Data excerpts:
○ ○ ○ ○

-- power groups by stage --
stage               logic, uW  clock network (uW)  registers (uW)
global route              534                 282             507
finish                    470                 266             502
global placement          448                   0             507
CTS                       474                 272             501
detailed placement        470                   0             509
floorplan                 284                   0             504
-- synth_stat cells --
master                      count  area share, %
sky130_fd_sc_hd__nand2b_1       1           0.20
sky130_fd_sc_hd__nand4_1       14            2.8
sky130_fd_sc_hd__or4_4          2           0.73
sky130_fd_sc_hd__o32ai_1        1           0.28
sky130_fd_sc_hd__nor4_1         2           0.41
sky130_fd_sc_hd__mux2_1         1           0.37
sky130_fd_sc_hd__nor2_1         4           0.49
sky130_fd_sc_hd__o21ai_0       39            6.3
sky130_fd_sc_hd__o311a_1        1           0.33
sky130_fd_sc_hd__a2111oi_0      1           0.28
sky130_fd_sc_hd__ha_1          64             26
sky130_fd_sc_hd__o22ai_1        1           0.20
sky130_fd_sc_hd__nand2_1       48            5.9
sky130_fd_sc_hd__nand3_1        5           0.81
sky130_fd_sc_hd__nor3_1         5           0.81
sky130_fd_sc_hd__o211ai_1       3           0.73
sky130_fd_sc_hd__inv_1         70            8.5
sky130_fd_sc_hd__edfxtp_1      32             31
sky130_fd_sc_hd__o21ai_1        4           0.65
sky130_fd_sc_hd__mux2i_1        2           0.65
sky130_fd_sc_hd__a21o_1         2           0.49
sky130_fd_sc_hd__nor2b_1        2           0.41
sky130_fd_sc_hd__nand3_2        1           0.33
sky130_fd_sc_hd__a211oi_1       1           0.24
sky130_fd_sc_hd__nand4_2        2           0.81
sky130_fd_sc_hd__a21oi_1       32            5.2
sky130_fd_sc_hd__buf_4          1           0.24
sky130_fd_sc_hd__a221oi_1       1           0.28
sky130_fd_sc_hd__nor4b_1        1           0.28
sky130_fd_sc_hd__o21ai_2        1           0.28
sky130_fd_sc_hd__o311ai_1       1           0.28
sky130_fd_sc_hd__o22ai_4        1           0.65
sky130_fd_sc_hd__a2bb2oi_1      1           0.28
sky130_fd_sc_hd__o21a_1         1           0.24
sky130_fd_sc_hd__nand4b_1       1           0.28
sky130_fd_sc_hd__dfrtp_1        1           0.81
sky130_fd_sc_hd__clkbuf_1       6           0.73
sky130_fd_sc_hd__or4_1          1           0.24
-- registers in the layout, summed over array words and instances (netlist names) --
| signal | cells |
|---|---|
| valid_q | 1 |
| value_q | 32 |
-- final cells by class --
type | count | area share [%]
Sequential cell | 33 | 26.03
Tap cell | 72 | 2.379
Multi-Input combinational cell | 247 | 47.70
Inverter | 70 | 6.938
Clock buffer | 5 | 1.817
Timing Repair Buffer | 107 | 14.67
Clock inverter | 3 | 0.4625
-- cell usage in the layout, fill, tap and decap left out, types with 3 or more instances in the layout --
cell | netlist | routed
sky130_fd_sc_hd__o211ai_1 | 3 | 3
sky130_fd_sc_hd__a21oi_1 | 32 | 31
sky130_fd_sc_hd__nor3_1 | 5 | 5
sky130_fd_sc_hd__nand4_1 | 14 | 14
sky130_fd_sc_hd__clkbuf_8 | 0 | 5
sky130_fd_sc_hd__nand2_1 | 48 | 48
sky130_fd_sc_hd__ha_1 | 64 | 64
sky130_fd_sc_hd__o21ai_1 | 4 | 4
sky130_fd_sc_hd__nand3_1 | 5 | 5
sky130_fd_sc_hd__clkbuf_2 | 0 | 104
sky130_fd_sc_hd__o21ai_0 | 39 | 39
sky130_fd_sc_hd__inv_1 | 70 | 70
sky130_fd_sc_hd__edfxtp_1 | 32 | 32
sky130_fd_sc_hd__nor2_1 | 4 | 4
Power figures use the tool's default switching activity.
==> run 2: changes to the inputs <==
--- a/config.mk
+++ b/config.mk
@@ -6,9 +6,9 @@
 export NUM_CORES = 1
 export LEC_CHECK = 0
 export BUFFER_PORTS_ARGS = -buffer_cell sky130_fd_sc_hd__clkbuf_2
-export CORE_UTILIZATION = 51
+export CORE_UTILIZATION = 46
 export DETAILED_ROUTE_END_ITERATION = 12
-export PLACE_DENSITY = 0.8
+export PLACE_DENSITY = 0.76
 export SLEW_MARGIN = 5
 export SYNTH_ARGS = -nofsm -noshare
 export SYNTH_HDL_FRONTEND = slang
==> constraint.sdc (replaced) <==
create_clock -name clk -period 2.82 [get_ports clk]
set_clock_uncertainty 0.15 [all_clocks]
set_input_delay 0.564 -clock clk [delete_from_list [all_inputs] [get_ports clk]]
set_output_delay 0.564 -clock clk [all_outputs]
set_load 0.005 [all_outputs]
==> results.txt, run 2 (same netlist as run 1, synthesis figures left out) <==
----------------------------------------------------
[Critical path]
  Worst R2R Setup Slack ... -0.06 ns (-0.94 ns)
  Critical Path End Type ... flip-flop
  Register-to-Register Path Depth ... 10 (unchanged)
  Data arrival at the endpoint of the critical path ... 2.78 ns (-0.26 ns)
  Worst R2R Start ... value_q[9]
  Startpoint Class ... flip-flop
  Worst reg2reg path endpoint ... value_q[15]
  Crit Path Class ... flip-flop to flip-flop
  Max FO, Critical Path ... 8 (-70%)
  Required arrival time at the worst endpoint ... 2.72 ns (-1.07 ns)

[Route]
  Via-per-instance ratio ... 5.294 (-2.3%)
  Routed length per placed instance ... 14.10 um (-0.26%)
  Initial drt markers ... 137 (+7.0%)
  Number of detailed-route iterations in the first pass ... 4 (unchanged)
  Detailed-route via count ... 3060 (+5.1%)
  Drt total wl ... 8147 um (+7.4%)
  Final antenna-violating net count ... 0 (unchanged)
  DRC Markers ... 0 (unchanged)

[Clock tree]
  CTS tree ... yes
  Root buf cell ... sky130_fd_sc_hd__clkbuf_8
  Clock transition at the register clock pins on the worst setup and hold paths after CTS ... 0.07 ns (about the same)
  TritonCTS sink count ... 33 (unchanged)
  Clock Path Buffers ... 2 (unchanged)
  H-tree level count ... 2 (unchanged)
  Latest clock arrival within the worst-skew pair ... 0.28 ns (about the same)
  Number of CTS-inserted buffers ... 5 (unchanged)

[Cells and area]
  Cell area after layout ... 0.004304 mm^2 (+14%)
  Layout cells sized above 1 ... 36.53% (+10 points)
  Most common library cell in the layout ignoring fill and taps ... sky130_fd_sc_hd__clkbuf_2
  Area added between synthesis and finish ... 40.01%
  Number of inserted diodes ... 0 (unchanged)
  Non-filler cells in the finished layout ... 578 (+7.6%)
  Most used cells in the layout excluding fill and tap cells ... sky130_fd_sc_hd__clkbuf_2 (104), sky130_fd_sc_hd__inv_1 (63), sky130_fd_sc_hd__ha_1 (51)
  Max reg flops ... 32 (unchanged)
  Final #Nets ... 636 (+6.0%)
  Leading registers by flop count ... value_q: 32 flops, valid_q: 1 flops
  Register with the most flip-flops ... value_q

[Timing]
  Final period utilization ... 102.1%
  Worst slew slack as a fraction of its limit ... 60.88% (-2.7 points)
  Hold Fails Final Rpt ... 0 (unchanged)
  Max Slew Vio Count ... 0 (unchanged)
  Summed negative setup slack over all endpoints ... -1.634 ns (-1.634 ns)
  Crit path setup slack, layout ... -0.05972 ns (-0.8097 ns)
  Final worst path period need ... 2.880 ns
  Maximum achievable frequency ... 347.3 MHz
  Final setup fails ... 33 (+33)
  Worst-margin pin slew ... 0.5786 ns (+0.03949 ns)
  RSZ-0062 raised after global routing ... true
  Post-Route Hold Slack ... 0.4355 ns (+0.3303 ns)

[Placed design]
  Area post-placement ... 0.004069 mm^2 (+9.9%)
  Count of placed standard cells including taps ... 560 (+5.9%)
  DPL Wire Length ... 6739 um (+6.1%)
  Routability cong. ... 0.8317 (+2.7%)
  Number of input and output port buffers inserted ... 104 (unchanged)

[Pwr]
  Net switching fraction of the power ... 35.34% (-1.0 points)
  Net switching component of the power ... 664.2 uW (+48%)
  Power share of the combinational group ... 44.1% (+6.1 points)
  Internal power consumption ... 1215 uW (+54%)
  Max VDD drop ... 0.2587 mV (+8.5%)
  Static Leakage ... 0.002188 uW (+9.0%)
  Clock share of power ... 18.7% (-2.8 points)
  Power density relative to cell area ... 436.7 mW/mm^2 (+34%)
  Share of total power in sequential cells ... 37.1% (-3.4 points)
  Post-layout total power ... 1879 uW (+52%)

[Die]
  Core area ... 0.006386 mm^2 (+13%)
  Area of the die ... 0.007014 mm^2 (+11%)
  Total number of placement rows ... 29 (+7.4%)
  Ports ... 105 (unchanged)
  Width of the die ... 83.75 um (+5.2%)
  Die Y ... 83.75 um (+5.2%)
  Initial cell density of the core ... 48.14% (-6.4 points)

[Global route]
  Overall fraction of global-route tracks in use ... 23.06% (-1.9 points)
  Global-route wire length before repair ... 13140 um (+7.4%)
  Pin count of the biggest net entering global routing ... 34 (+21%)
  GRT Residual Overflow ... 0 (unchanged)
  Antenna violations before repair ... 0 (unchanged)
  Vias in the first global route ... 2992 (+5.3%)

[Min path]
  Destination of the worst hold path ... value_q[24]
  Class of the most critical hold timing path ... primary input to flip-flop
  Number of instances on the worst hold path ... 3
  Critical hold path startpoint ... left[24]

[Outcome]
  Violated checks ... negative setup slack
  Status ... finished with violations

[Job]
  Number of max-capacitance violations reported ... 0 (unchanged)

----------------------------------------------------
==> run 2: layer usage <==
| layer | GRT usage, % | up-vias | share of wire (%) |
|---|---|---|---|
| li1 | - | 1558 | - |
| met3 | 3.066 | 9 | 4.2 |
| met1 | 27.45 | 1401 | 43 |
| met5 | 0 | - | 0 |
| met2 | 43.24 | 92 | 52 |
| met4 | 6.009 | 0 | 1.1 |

○ ○ ○ ○

### Goal of the exercise
Look back at the data above. Transcribe exactly the lines starting at the line that contains "set_output_delay 0.564 -clock" and ending at the line that contains "Non-filler cells in".

### Response to this exercise
set_output_delay 0.564 -clock clk [all_outputs]
set_load 0.005 [all_outputs]
==> results.txt, run 2 (same netlist as run 1, synthesis figures left out) <==
----------------------------------------------------
[Critical path]
  Worst R2R Setup Slack ... -0.06 ns (-0.94 ns)
  Critical Path End Type ... flip-flop
  Register-to-Register Path Depth ... 10 (unchanged)
  Data arrival at the endpoint of the critical path ... 2.78 ns (-0.26 ns)
  Worst R2R Start ... value_q[9]
  Startpoint Class ... flip-flop
  Worst reg2reg path endpoint ... value_q[15]
  Crit Path Class ... flip-flop to flip-flop
  Max FO, Critical Path ... 8 (-70%)
  Required arrival time at the worst endpoint ... 2.72 ns (-1.07 ns)

[Route]
  Via-per-instance ratio ... 5.294 (-2.3%)
  Routed length per placed instance ... 14.10 um (-0.26%)
  Initial drt markers ... 137 (+7.0%)
  Number of detailed-route iterations in the first pass ... 4 (unchanged)
  Detailed-route via count ... 3060 (+5.1%)
  Drt total wl ... 8147 um (+7.4%)
  Final antenna-violating net count ... 0 (unchanged)
  DRC Markers ... 0 (unchanged)

[Clock tree]
  CTS tree ... yes
  Root buf cell ... sky130_fd_sc_hd__clkbuf_8
  Clock transition at the register clock pins on the worst setup and hold paths after CTS ... 0.07 ns (about the same)
  TritonCTS sink count ... 33 (unchanged)
  Clock Path Buffers ... 2 (unchanged)
  H-tree level count ... 2 (unchanged)
  Latest clock arrival within the worst-skew pair ... 0.28 ns (about the same)
  Number of CTS-inserted buffers ... 5 (unchanged)

[Cells and area]
  Cell area after layout ... 0.004304 mm^2 (+14%)
  Layout cells sized above 1 ... 36.53% (+10 points)
  Most common library cell in the layout ignoring fill and taps ... sky130_fd_sc_hd__clkbuf_2
  Area added between synthesis and finish ... 40.01%
  Number of inserted diodes ... 0 (unchanged)
  Non-filler cells in the finished layout ... 578 (+7.6%)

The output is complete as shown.